(Collected data entries)
::::
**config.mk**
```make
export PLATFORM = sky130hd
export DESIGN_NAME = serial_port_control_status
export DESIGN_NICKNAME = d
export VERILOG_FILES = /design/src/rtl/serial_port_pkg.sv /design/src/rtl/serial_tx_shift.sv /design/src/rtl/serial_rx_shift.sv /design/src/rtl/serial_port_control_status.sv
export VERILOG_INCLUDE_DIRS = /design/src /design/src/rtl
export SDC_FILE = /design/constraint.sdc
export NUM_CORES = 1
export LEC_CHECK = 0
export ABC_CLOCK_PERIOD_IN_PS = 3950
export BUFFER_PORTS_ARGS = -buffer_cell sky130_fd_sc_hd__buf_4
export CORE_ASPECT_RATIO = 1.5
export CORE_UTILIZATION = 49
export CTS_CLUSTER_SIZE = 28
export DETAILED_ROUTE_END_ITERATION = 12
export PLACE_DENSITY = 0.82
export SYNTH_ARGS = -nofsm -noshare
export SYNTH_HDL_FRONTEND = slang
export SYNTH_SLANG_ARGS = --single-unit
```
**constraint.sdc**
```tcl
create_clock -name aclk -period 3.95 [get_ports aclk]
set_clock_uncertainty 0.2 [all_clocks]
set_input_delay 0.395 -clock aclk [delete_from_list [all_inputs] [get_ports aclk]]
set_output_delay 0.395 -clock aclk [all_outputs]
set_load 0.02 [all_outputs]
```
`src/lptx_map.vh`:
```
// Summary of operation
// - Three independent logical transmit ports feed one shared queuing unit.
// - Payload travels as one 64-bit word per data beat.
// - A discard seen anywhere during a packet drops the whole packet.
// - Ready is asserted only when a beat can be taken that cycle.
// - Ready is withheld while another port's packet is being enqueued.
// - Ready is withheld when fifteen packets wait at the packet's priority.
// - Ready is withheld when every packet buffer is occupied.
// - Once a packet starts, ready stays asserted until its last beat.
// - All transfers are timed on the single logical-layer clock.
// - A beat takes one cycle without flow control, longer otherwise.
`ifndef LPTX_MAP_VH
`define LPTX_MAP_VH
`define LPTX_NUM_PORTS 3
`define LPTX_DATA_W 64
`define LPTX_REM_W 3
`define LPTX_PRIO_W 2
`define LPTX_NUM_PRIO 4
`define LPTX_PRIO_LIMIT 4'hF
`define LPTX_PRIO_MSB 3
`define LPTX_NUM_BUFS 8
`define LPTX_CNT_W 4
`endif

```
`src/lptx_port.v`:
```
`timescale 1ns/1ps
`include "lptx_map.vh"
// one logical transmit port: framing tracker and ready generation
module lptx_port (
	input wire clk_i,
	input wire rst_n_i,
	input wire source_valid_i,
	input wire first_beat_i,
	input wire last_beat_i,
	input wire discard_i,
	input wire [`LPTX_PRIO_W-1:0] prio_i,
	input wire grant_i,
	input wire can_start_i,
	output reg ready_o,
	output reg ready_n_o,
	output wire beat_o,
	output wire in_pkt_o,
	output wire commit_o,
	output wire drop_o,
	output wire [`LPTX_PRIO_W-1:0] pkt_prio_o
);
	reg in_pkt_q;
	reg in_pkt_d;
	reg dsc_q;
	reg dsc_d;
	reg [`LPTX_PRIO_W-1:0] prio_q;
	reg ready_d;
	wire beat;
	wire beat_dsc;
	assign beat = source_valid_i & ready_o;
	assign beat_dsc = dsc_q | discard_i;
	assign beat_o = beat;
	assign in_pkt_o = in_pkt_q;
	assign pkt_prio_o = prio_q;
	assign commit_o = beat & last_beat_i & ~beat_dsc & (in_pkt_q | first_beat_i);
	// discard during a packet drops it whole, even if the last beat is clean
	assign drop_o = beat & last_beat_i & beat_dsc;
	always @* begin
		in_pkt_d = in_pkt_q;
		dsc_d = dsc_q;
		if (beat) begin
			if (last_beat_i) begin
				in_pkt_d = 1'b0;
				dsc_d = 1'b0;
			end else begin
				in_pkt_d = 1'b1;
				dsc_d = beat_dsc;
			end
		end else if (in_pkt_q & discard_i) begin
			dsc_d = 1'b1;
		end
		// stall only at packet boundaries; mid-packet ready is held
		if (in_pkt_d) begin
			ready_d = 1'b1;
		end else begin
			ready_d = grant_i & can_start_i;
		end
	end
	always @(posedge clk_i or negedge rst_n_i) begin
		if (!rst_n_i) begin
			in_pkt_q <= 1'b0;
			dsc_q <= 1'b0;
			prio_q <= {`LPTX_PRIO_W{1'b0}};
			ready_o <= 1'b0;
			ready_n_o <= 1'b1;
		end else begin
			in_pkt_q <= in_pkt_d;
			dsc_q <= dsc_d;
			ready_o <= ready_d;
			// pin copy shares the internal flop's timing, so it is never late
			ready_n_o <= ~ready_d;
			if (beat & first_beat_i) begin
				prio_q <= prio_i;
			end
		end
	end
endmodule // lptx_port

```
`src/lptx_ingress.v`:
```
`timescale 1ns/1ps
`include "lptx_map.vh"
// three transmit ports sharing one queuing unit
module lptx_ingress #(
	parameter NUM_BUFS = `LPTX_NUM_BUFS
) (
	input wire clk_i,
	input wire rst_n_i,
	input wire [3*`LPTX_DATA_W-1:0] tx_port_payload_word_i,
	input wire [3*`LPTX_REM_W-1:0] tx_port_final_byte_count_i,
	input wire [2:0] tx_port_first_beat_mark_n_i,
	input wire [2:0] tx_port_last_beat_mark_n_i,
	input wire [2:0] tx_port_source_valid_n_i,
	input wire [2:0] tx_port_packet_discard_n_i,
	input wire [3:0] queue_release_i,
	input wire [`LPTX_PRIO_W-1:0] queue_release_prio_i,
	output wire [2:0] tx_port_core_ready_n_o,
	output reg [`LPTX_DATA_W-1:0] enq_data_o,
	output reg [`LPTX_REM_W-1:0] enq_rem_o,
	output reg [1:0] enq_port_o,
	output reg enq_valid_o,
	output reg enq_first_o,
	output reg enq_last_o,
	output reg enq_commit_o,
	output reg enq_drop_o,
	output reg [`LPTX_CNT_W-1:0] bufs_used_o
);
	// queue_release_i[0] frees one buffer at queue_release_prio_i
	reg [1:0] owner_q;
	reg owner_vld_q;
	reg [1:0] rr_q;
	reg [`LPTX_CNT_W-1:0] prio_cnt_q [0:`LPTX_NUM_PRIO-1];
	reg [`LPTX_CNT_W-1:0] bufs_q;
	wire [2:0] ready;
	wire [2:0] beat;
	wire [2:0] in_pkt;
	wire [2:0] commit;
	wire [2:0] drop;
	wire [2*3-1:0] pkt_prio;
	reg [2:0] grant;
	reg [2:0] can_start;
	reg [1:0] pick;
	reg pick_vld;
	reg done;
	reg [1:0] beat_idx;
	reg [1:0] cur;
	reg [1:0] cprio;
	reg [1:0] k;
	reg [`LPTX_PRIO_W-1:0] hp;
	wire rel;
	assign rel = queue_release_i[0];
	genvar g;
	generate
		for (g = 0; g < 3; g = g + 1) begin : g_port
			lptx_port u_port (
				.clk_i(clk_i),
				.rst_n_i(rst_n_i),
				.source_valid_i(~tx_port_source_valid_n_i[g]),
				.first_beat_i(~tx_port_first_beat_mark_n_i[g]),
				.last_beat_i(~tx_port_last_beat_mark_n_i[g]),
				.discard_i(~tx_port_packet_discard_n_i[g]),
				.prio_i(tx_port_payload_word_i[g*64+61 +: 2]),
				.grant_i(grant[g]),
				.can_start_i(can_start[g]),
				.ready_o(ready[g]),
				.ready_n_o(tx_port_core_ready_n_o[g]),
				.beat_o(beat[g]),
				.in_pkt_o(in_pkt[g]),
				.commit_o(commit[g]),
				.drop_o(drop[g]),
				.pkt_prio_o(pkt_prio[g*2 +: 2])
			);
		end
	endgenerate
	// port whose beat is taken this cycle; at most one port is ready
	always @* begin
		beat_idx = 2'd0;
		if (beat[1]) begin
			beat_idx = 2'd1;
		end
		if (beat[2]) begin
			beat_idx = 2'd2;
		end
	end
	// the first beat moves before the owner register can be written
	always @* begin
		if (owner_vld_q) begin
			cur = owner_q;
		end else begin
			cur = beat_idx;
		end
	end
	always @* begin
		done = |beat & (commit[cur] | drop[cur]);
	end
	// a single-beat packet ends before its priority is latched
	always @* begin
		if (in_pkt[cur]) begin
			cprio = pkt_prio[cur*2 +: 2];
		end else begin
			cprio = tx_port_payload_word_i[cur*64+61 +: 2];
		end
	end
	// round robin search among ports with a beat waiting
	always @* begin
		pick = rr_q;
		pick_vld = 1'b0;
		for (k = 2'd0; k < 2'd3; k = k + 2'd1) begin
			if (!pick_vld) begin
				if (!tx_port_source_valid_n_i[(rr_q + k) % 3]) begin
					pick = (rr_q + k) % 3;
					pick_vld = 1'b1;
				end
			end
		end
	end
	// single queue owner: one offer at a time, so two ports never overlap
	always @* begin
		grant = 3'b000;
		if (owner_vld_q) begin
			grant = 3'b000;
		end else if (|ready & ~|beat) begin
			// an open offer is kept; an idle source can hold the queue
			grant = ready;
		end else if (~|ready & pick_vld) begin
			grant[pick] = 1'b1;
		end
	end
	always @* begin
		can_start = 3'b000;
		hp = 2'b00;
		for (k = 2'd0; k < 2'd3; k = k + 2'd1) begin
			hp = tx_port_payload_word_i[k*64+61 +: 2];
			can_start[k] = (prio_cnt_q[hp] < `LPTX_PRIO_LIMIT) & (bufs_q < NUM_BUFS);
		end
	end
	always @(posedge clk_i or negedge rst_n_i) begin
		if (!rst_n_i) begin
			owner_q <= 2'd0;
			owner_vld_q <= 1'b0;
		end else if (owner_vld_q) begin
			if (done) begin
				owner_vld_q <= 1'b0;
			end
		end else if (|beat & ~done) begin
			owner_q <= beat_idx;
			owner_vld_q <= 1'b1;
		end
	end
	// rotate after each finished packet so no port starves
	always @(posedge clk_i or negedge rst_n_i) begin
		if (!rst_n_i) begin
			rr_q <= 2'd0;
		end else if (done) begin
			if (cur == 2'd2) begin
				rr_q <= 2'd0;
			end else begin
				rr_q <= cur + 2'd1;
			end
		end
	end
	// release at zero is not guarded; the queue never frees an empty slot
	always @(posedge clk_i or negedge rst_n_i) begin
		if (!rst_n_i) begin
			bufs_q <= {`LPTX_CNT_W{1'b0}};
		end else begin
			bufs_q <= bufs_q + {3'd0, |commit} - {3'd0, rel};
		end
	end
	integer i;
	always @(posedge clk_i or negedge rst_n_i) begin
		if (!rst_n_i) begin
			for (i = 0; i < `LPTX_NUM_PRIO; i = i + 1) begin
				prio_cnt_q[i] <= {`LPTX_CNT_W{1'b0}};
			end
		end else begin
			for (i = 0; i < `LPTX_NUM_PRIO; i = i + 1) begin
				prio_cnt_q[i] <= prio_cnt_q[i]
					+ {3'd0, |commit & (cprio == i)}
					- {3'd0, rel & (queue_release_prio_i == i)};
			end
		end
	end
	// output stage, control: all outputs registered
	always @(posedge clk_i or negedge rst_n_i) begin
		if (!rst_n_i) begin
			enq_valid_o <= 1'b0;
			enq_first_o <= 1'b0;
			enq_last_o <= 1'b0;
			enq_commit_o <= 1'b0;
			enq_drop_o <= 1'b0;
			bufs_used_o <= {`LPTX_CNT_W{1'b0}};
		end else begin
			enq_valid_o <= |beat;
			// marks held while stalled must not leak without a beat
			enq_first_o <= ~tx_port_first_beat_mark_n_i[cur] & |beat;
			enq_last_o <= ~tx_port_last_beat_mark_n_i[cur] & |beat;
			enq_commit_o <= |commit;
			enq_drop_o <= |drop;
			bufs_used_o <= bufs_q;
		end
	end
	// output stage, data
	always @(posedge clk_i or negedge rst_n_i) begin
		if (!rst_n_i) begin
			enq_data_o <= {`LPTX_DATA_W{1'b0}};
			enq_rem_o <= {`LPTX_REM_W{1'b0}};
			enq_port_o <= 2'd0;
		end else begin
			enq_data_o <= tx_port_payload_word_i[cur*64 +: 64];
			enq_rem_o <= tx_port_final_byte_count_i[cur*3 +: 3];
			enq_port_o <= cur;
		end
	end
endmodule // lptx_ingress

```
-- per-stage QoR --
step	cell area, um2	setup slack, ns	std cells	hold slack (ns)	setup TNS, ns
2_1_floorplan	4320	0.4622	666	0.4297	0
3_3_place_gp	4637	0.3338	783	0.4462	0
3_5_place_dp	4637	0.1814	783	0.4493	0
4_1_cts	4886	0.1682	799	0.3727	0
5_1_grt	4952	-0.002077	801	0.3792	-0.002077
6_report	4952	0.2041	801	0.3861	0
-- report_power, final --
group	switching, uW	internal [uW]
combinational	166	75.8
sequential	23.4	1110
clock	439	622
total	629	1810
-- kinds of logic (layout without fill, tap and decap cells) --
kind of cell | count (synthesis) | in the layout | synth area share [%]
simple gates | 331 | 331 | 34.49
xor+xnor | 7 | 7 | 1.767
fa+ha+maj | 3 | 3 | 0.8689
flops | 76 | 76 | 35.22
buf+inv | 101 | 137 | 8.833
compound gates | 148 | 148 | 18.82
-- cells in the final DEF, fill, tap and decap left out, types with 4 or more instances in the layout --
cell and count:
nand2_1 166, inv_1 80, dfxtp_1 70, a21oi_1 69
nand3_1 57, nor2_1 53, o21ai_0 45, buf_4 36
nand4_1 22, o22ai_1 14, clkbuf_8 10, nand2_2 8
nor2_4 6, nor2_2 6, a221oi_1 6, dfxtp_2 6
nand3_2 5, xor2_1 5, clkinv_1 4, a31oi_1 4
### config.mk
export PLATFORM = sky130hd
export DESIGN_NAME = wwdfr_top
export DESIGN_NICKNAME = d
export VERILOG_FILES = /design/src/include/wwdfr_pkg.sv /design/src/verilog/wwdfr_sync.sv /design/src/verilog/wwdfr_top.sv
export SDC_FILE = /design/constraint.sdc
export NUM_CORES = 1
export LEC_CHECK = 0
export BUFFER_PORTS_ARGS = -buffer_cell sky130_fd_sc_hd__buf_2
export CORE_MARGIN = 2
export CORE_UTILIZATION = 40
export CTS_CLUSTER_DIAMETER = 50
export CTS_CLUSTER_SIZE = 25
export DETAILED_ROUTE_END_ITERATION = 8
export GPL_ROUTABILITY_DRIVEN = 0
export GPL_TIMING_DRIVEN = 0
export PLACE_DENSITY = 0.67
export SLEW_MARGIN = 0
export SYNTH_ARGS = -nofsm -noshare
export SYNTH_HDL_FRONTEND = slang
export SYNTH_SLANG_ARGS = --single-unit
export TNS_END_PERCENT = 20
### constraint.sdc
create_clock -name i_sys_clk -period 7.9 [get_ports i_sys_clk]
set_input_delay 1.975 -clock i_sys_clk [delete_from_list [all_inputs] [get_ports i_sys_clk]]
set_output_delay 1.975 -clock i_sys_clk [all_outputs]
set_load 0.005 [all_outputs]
::::
→ **Task item**:
Where in the records does the word "during" appear? Copy each line that holds it.

→ **Result below**:
// - A discard seen anywhere during a packet drops the whole packet.
	// discard during a packet drops it whole, even if the last beat is clean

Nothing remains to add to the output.